____ Record extracts
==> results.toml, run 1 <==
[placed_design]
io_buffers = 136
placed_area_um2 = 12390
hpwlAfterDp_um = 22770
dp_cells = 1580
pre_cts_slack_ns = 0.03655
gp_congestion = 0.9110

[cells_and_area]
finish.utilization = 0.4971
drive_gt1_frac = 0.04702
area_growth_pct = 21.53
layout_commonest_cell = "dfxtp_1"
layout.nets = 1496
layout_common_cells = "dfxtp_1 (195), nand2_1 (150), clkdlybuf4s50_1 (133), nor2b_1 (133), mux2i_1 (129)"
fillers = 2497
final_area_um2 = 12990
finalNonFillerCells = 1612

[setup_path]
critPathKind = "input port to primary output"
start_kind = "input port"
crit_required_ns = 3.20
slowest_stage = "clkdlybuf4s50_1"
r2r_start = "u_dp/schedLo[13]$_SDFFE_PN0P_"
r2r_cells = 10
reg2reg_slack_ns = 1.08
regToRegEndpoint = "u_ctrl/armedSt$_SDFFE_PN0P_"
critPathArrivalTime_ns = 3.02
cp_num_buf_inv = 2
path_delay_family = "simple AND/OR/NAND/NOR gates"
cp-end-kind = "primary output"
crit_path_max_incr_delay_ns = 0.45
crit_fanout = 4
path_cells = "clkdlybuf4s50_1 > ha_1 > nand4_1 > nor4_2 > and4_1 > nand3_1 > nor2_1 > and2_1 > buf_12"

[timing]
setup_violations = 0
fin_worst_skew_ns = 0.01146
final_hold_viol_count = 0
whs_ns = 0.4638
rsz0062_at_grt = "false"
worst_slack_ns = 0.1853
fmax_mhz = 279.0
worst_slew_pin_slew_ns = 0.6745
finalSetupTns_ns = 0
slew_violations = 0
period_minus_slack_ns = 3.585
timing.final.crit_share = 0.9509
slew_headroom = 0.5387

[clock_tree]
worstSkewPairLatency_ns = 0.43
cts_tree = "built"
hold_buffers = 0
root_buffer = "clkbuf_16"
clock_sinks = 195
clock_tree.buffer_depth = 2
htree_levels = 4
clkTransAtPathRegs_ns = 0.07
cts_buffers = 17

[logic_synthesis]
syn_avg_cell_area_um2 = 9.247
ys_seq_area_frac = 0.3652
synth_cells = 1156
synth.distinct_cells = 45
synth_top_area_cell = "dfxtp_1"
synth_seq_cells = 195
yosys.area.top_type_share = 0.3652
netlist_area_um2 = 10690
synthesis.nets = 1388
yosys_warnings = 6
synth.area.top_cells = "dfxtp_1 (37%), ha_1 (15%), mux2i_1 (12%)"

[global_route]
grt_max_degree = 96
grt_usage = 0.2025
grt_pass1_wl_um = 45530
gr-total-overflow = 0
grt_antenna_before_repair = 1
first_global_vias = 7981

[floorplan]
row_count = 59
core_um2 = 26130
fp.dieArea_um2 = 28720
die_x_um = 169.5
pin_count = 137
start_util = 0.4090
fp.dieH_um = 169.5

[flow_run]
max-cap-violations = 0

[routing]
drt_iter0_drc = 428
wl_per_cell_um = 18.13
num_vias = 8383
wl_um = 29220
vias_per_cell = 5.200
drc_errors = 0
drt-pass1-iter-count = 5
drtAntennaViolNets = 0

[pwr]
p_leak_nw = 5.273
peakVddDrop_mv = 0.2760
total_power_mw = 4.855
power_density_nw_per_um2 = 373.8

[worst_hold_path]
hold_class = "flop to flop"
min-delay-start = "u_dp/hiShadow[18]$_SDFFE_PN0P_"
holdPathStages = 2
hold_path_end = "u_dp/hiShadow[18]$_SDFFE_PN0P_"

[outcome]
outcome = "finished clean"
--- src/rtl/lcs_pkg.sv ---
package lcs_pkg;
    typedef enum logic [1:0] {
        KIND_READ  = 2'd0,
        KIND_FULL  = 2'd1,
        KIND_MASK  = 2'd2,
        KIND_RMW   = 2'd3
    } cmd_kind_e;
endpackage

--- src/rtl/lcs_mask_gen.sv ---
module lcs_mask_gen #(
    parameter int LINE_BYTES = 128,
    localparam int OFF_W = $clog2(LINE_BYTES)
) (
    input  logic [OFF_W-1:0]      lo,
    input  logic [OFF_W-1:0]      hi,
    output logic [LINE_BYTES-1:0] be,
    output logic [OFF_W:0]        count
);
    // one enable per byte lane: inside the inclusive window [lo, hi]
    for (genvar i = 0; i < LINE_BYTES; i++) begin : g_lane
        assign be[i] = (OFF_W'(i) >= lo) && (OFF_W'(i) <= hi);
    end

    assign count = {1'b0, hi} - {1'b0, lo} + 1'b1;
endmodule

--- src/rtl/lcs_classify.sv ---
module lcs_classify
    import lcs_pkg::*;
#(
    parameter int LINE_BYTES = 128,
    parameter int RMW_MIN    = 16,
    localparam int OFF_W = $clog2(LINE_BYTES)
) (
    input  logic            is_write,
    input  logic [OFF_W:0]  count,
    output cmd_kind_e       kind
);
    always_comb begin
        if (!is_write)
            kind = KIND_READ;
        else if (count == (OFF_W+1)'(LINE_BYTES))
            kind = KIND_FULL;
        else if (count >= (OFF_W+1)'(RMW_MIN))
            kind = KIND_MASK;
        else
            kind = KIND_RMW;
    end
endmodule

--- src/rtl/lcs_bank_map.sv ---
module lcs_bank_map #(
    parameter int NUM_BANKS = 16,
    localparam int BANK_W = $clog2(NUM_BANKS)
) (
    input  logic [BANK_W-1:0] line_low,
    output logic [BANK_W-1:0] bank
);
    // banks interleave per line: the low line-number bits pick the bank
    assign bank = line_low;
endmodule

--- src/rtl/line_cmd_splitter.sv ---
module line_cmd_splitter
    import lcs_pkg::*;
#(
    parameter int ADDR_W     = 32,
    parameter int LEN_W      = 16,
    parameter int LINE_BYTES = 128,
    parameter int NUM_BANKS  = 16,
    parameter int RMW_MIN    = 16,
    localparam int OFF_W  = $clog2(LINE_BYTES),
    localparam int BANK_W = $clog2(NUM_BANKS),
    localparam int LINE_W = ADDR_W - OFF_W
) (
    input  logic                  clk,
    input  logic                  rst_n,
    input  logic                  req_valid,
    output logic                  req_ready,
    input  logic [ADDR_W-1:0]     req_addr,
    input  logic [LEN_W-1:0]      req_len,
    input  logic                  req_write,
    output logic                  cmd_valid,
    input  logic                  cmd_ready,
    output logic [ADDR_W-1:0]     cmd_addr,
    output logic [1:0]            cmd_kind,
    output logic [BANK_W-1:0]     cmd_bank,
    output logic [LINE_BYTES-1:0] cmd_be,
    output logic                  cmd_last
);
    typedef struct packed {
        logic              busy;
        logic              write;
        logic [ADDR_W-1:0] cur;   // next byte to cover
        logic [ADDR_W-1:0] fin;   // last byte of the transfer (inclusive)
    } state_t;

    state_t st_q, st_d;

    logic [LINE_W-1:0] cur_line, fin_line;
    logic              on_last;
    logic [OFF_W-1:0]  lo, hi;
    logic [OFF_W:0]    count;
    cmd_kind_e         kind;

    assign cur_line = st_q.cur[ADDR_W-1:OFF_W];
    assign fin_line = st_q.fin[ADDR_W-1:OFF_W];
    assign on_last  = (cur_line == fin_line);
    assign lo       = st_q.cur[OFF_W-1:0];
    assign hi       = on_last ? st_q.fin[OFF_W-1:0] : {OFF_W{1'b1}};

    lcs_mask_gen #(.LINE_BYTES(LINE_BYTES)) mask_i (
        .lo    (lo),
        .hi    (hi),
        .be    (cmd_be),
        .count (count)
    );

    lcs_classify #(.LINE_BYTES(LINE_BYTES), .RMW_MIN(RMW_MIN)) class_i (
        .is_write (st_q.write),
        .count    (count),
        .kind     (kind)
    );

    lcs_bank_map #(.NUM_BANKS(NUM_BANKS)) bank_i (
        .line_low (cur_line[BANK_W-1:0]),
        .bank     (cmd_bank)
    );

    assign req_ready = !st_q.busy;
    assign cmd_valid = st_q.busy;
    assign cmd_addr  = {cur_line, {OFF_W{1'b0}}};
    assign cmd_kind  = kind;
    assign cmd_last  = on_last;

    always_comb begin
        st_d = st_q;
        if (!st_q.busy) begin
            if (req_valid && (req_len != '0)) begin
                st_d.busy  = 1'b1;
                st_d.write = req_write;
                st_d.cur   = req_addr;
                st_d.fin   = req_addr + ADDR_W'(req_len) - 1'b1;
            end
        end else if (cmd_ready) begin
            if (on_last)
                st_d.busy = 1'b0;
            else
                st_d.cur = {cur_line + 1'b1, {OFF_W{1'b0}}};
        end
    end

    always_ff @(posedge clk) begin
        if (!rst_n)
            st_q <= '0;
        else
            st_q <= st_d;
    end

    // a held command does not move
    p_hold_r8: assert property (@(posedge clk) disable iff (!rst_n)
        cmd_valid && !cmd_ready |=> cmd_valid && $stable(cmd_addr) && $stable(cmd_be)
                                    && $stable(cmd_kind) && $stable(cmd_last));

    // banks step by one through a transfer
    p_bank_step_r6: assert property (@(posedge clk) disable iff (!rst_n)
        cmd_valid && cmd_ready && !cmd_last |=> cmd_bank == $past(cmd_bank) + 1'b1);

    // a plain write has every lane enabled
    p_full_r2: assert property (@(posedge clk) disable iff (!rst_n)
        cmd_valid && cmd_kind == 2'd1 |-> &cmd_be);

    // a read-modify-write touches fewer than RMW_MIN bytes
    p_rmw_r4: assert property (@(posedge clk) disable iff (!rst_n)
        cmd_valid && cmd_kind == 2'd3 |-> $countones(cmd_be) < RMW_MIN);

    // a byte-masked write lies between the threshold and a full line
    p_masked_r3: assert property (@(posedge clk) disable iff (!rst_n)
        cmd_valid && cmd_kind == 2'd2 |-> ($countones(cmd_be) >= RMW_MIN) && !(&cmd_be));

    // every non-final command reaches the top lane
    p_edge_r7: assert property (@(posedge clk) disable iff (!rst_n)
        cmd_valid && !cmd_last |-> cmd_be[LINE_BYTES-1]);

    // the block is free again right after the final command leaves
    p_free_r10: assert property (@(posedge clk) disable iff (!rst_n)
        cmd_valid && cmd_ready && cmd_last |=> req_ready);

    // a zero-length request issues nothing
    p_zero_r9: assert property (@(posedge clk) disable iff (!rst_n)
        req_valid && req_ready && req_len == '0 |=> !cmd_valid);
endmodule

--- config.mk ---
export PLATFORM = sky130hd
export DESIGN_NAME = line_cmd_splitter
export DESIGN_NICKNAME = d
export VERILOG_FILES = /design/src/rtl/lcs_pkg.sv /design/src/rtl/lcs_mask_gen.sv /design/src/rtl/lcs_classify.sv /design/src/rtl/lcs_bank_map.sv /design/src/rtl/line_cmd_splitter.sv
export SDC_FILE = /design/constraint.sdc
export NUM_CORES = 1
export LEC_CHECK = 0
export BUFFER_PORTS_ARGS = -buffer_cell sky130_fd_sc_hd__buf_4
export CAP_MARGIN = 15
export CORE_MARGIN = 4
export CORE_UTILIZATION = 50
export DETAILED_ROUTE_END_ITERATION = 8
export PLACE_DENSITY = 0.77
export SLEW_MARGIN = 20
export SYNTH_ARGS = -nofsm -noshare
export SYNTH_HDL_FRONTEND = slang
export SYNTH_SLANG_ARGS = --single-unit
--- constraint.sdc ---
create_clock -name clk -period 11.3 [get_ports clk]
set_input_delay 2.26 -clock clk [delete_from_list [all_inputs] [get_ports clk]]
set_output_delay 2.26 -clock clk [all_outputs]
set_load 0.01 [all_outputs]
==> results of run 1 <==
-- worst max-delay path, cell delays in order, from the launching register on --
cell	delay (ns)
dfxtp_1	0.45
xor2_1	0.13
nor4_1	0.32
nand3_1	0.70
nor3_1	0.69
inv_1	0.36
ha_1	0.37
ha_1	0.34
nor2b_1	0.15
o21a_1	0.20
o21a_1	0.20
o21a_1	0.17
nor2_1	0.11
xnor2_1	0.14
nor2_1	0.06
a21boi_0	0.36
buf_4	0.21
-- routing by layer --
layer | GRT usage | share of wire | wire length [µm]
met5 | 0 | 0 | 0
met4 | 0.200 | 0.062 | 2210
met3 | 0.0799 | 0.10 | 3750
met2 | 0.586 | 0.44 | 15800
met1 | 0.466 | 0.39 | 14000
-- registers in the layout (all words and copies together), names as in the netlist --
name and flops:
cmd_valid 1, fin_line 25, lo 7, cmd_addr 25, st_q 8
-- logic make-up (layout without fill, tap and decap cells) --
group | count (synthesis) | in the layout
xor+xnor | 58 | 58
fa+ha+maj | 62 | 62
flops | 66 | 66
simple gates | 426 | 426
buf+inv | 226 | 358
mux | 2 | 2
compound gates | 389 | 389
other cells | 1 | 7
-- layout by cell type, fill, tap and decap left out, drive strengths merged, types with 4 or more instances in the layout --
cell type / count
a211oi: 51
a21boi: 4
a21o: 12
a21oi: 133
a221oi: 35
a22oi: 17
a311oi: 9
a31oi: 7
a32oi: 4
and2: 9
and3: 16
buf: 230
clkbuf: 10
conb: 7
dfxtp: 66
ha: 60
inv: 111
nand2: 142
nand2b: 9
nand3: 29
nand3b: 6
nand4: 9
nor2: 114
nor2b: 12
nor3: 43
nor4: 14
o211ai: 6
o21a: 10
o21ai: 71
o221ai: 4
or3: 11
xnor2: 19
xor2: 39
-- metrics by stage --
step | total power, µW | hold WS [ns]
after floorplan | 566 | 0.441
after global placement | 716 | 0.450
after detailed placement | 721 | 0.460
after CTS | 1000 | 0.466
after global routing | 1060 | 0.479
final | 1010 | 0.464
-- path summary, 6_finish.rpt --
| path | end | from | slack [ns] |
|---|---|---|---|
| hold / removal | fin_line[4] | fin_line[4] | 0.46 |
| setup reg to reg | cmd_addr[28] | cmd_addr[20] | 7.99 |
| hold reg to reg | fin_line[4] | fin_line[4] | 0.46 |
| setup / recovery | cmd_kind[1] | cmd_addr[20] | 3.74 |
-- final cells by class --
class                   count  area [µm²]  area share
clock inverters             6        66.3     0.00668
repair buffers            230        1730       0.174
flip-flops and latches     66        1320       0.133
clock buffers              10         239      0.0241
well taps                 216         270      0.0272
inverters                 112         420      0.0423
multi-input cells         944        5890       0.593
-- power by group through the flow --
stage / clock, µW / sequential (µW) / combinational [µW]
2_1_floorplan: 0 / 276 / 290
3_3_place_gp: 0 / 288 / 428
3_5_place_dp: 0 / 289 / 431
4_1_cts: 283 / 285 / 434
5_1_grt: 293 / 288 / 479
6_report: 282 / 286 / 443
==> out/qor.csv, run 1 <==
metric;value;unit
synthesized area;8200;µm²
Fin Setup TNS;0;ns
Non-Filler Instances;1584;
Int Pwr;606;µW
post-synthesis register bit count;66;
Starting Density;0.513;
pre-CTS setup slack;4.30;ns
clock latency on the worst-skew pair;0.34;ns
CP Class;flop to primary output;
Synth top area share;0.161;
DP Area;9630;µm²
type of element capturing the critical path;primary output;
Post-Layout Inst Area;9930;µm²
I/O Buffers;214;
xor-xnor portion of the synthesized cell area;0.0619;
depth of the most critical reg-to-reg path;9;
minimum clock period;7.56;ns
top post-synthesis cells by count;nand2_1 (142), a21oi_1 (132), nor2_1 (114);
total grt overflow;0;
H-Tree Depth;3;
Hold Crit Class;flop to flop;
core area;16000;µm²
Sw Pwr;406;µW
Post-route DRC;0;
Compound-Gate Fraction of Synth Area;0.307;
Synth Area in Adders;0.0964;
logic gate share of total power;0.438;
WHS Path Cells;2;
top_reg_cell synth;dfxtp_1;
area leader, netlist;dfxtp_1;
Final ANT Viol Nets;0;
filler instances;1555;
via count;10100;
DRT Pass-1 Iters;6;
register clock-pin slew on the reported worst setup and hold paths;0.06;ns
dpl hpwl;27.4;mm
largest net degree at the start of global routing;56;
CP arrival;5.30;ns
Worst-Margin Slew;1.15;ns
net count reported at finish;1478;
Simple-Gate Fraction of Synth Area;0.245;
crit-path max FO;21;
fmax;132;MHz
Clock Power Share;0.279;
die area;18500;µm²
Clock Root Buffer;clkbuf_16;
total track usage;0.369;
Worst IR Drop VDD;0.0000717;V
cts hold-fix bufs;0;
final slew viol count;0;
drt total wl;35.8;mm
Final Cycle Share;0.669;
PostCTS Resize Cnt;0;
share of cells above drive strength 1;0.196;
Layout Area Growth over Synthesis;21.1;%
clk_skew;0.00803;ns
Synth cell types;76;
top-count cell post-synth;nand2_1;
DR iter-0 viols;1547;
post-synthesis mux area share;0.00244;
Final WS setup;3.74;ns
Rel. slew slack;0.230;
Post-CTS Setup Bufs;0;
critical path required time;9.04;ns
Fin. Hold Viols;0;
top area cells in the synthesized netlist;dfxtp_1 (16%), ha_1 (9.2%), a21oi_1 (8.1%), nand2_1 (6.5%), nor2_1 (5.2%);
first-pass GRT wire length;53.7;mm
Die Span Y;136;µm
proportion of power drawn by flip-flops and latches;0.283;
# Max-Cap Violations;0;
RSZ-0062 raised after global routing;false;
Rows;46;
CTS buffer count;9;
vias in the first global route;9397;
Pwr Density;102;nW/µm²
CTS tree;built;
Pleak;0.00438;µW
Clock Path Buffers;2;
# setup viols final;0;
critical path startpoint category;flop;
switching share of power;0.401;
antenna cells;0;
utilization after layout;0.621;
largest family of logic cells by synthesized area;compound AO/OA/AOI/OAI gates;
Avg WL per Cell;22.6;µm
number of synthesized flops with an enable pin;0;
mean area per synthesized cell;6.67;µm²
routability cong.;1.03;
Seq/Total Area, Yosys;0.161;
Post-synth ARST share;0;
Top-Level Pins;222;
antenna violations before repair;0;
synth warn;0;
Synth Instances;1230;
Placed Instances;1568;
CTS Sinks;66;
post-DR vias/cell;6.39;
Die Wd;136;µm
status;finished clean;
Note: power is estimated with default switching activity, not from simulation.
==> run 2: changes to the inputs <==
==> constraint.sdc (replaced) <==
create_clock -name clk -period 7.5 [get_ports clk]
set_input_delay 1.5 -clock clk [delete_from_list [all_inputs] [get_ports clk]]
set_output_delay 1.5 -clock clk [all_outputs]
set_load 0.01 [all_outputs]
==> run 2 against run 1 <==
Against the previous run:
- cell count grew 0.13%
- first-iteration DRC count fell by 3.7%
- worst setup slack worse by 2.9 ns
- highest routed layer unchanged
- largest cell class unchanged
- sequential cell count unchanged
- sequential power grew 51%
- die area unchanged
- utilization up 0.48 points
- wire length is 1.0% higher
- total power rose by 60%
- cell area is 0.77% higher
- global-route usage up 0.29 points
==> out/qor.csv, run 2 (same netlist as run 1, synthesis figures left out) <==
metric;value;unit;change
Clock Root Buffer;clkbuf_16;;
Rows;46;;unchanged
clock latency on the worst-skew pair;0.33;ns;about the same
H-Tree Depth;3;;unchanged
CP delay by family, top;simple AND/OR/NAND/NOR gates;;
routability cong.;1.03;;-0.32%
dpl hpwl;27.5;mm;+0.47%
share of cells above drive strength 1;0.197;;+0.00117
crit-path max FO;12;;-43%
I/O Buffers;214;;unchanged
Starting Density;0.513;;unchanged
Clock Path Buffers;2;;unchanged
status;finished clean;;
CTS buffer count;9;;unchanged
logic gate share of total power;0.414;;-0.024
Non-Filler Instances;1586;;+0.13%
# Max-Cap Violations;0;;unchanged
largest net degree at the start of global routing;55;;-1.8%
antenna violations before repair;0;;unchanged
CTS tree;built;;
PostCTS Resize Cnt;0;;unchanged
critical path startpoint category;flop;;
type of element capturing the critical path;primary output;;
DP Area;9640;µm²;+0.16%
crit path buf inv count;2;;unchanged
Slowest cell on crit path;nor3_1;;
Worst-Margin Slew;1.24;ns;+0.0922 ns
# setup viols final;0;;unchanged
total grt overflow;0;;unchanged
antenna cells;0;;unchanged
total track usage;0.372;;+0.00288
die area;18500;µm²;unchanged
drt total wl;36.2;mm;+1.0%
Fin Setup TNS;0;ns;unchanged
most common cell after layout, fill and taps aside;buf_4;;
Int Pwr;1010;µW;+66%
via count;10200;;+0.90%
DRT Pass-1 Iters;9;;+3
net count reported at finish;1480;;+0.14%
minimum clock period;6.63;ns;
Placed Instances;1570;;+0.13%
vias in the first global route;9442;;+0.48%
Clock Power Share;0.319;;+0.040
CP arrival;5.13;ns;-0.17 ns
Post-CTS Setup Bufs;0;;unchanged
DR iter-0 viols;1490;;-3.7%
switching share of power;0.379;;-0.0221
Die Wd;136;µm;unchanged
Sw Pwr;614;µW;+51%
Hold Crit Class;flop to flop;;
CTS Sinks;66;;unchanged
CP most frequent cell;o21a_1;;
Fin. Hold Viols;0;;unchanged
clk_skew;0.00594;ns;-0.00209 ns
crit-path max cell delay;0.73;ns;+0.03 ns
first-pass GRT wire length;54.1;mm;+0.80%
CP Class;flop to primary output;;
fmax;151;MHz;
register clock-pin slew on the reported worst setup and hold paths;0.06;ns;about the same
utilization after layout;0.626;;+0.00477
Cell Chain, Critical Path;xor2_1 -> nor4_1 -> nand4_1 -> nor3_1 -> inv_1 -> ha_1 -> ha_1 -> nor2b_1 -> o21a_1 -> o21a_1 -> o21a_1 -> nor2_1 -> xnor2_1 -> nor2_1 -> a21boi_0 -> buf_4;;
Die Span Y;136;µm;unchanged
Pwr Density;162;nW/µm²;+59%
Top-Level Pins;222;;unchanged
critical path required time;6.00;ns;-3.04 ns
Post-route DRC;0;;unchanged
proportion of power drawn by flip-flops and latches;0.267;;-0.016
post-DR vias/cell;6.44;;+0.77%
Avg WL per Cell;22.8;µm;+0.92%
Final ANT Viol Nets;0;;unchanged
RSZ-0062 raised after global routing;false;;
cts hold-fix bufs;0;;unchanged
Layout Area Growth over Synthesis;22.0;%;
most frequent cells in the layout;buf_4 (232), nand2_1 (142), a21oi_1 (132);;
Pleak;0.00442;µW;+0.97%
final slew viol count;0;;unchanged
filler instances;1565;;+0.64%
Worst IR Drop VDD;0.000115;V;+60%
Rel. slew slack;0.168;;-0.0625
Final Cycle Share;0.885;;
Post-Layout Inst Area;10000;µm²;+0.77%
core area;16000;µm²;unchanged
[run 2: power groups by stage]
stage | combinational, µW | clock, µW | sequential, µW
final | 671 | 517 | 432
after detailed placement | 652 | 0 | 437
after CTS | 656 | 519 | 430
after global placement | 647 | 0 | 434
after floorplan | 437 | 0 | 416
after global routing | 726 | 535 | 435
[run 2: stage by stage]
step           setup WS (ns)  total power [µW]  hold slack, ns
2_1_floorplan           2.40               853           0.441
3_3_place_gp            1.63              1080           0.452
3_5_place_dp            1.35              1090           0.463
4_1_cts                0.988              1600           0.469
5_1_grt                0.569              1700           0.490
6_report               0.866              1620           0.468
[run 2: worst paths after layout]
kind,from,endpoint,cells after the start,slack [ns]
min,st_q[64],st_q[64],2,0.47
max,cmd_addr[17],cmd_kind[1],16,0.87
min reg2reg,st_q[64],st_q[64],2,0.47
max reg2reg,cmd_addr[17],cmd_addr[28],10,4.19
[run 2: layout make-up]
class | instances | area, µm² | share of cell area
clock buffer | 9 | 225 | 0.0225
inverter | 112 | 420 | 0.0420
multi-input combinational | 944 | 5890 | 0.588
timing repair buffer | 232 | 1740 | 0.174
clock inverter | 7 | 141 | 0.0141
sequential | 66 | 1320 | 0.132
tap | 216 | 270 | 0.0270
[run 2: per-layer routing]
metal | global-route usage | routed length (µm)
met1 | 0.466 | 13800
met2 | 0.601 | 16300
met3 | 0.0751 | 4060
met4 | 0.199 | 1960
met5 | 0 | 0
[run 2: worst reg2reg max path: stages (launching register included)]
cell and delay, ns:
dfxtp_1 0.47, xor2_1 0.11, nor4_1 0.37, nand4_1 0.50, buf_4 0.37, o21ai_1 0.14
buf_4 0.26, and2_2 0.46, nor3_1 0.15, xor2_1 0.17, a22o_1 0.20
________
§ What you have to do: Please filter the entries for the word "hiShadow" and copy the lines that have it.

§ Written solution:
min-delay-start = "u_dp/hiShadow[18]$_SDFFE_PN0P_"
hold_path_end = "u_dp/hiShadow[18]$_SDFFE_PN0P_"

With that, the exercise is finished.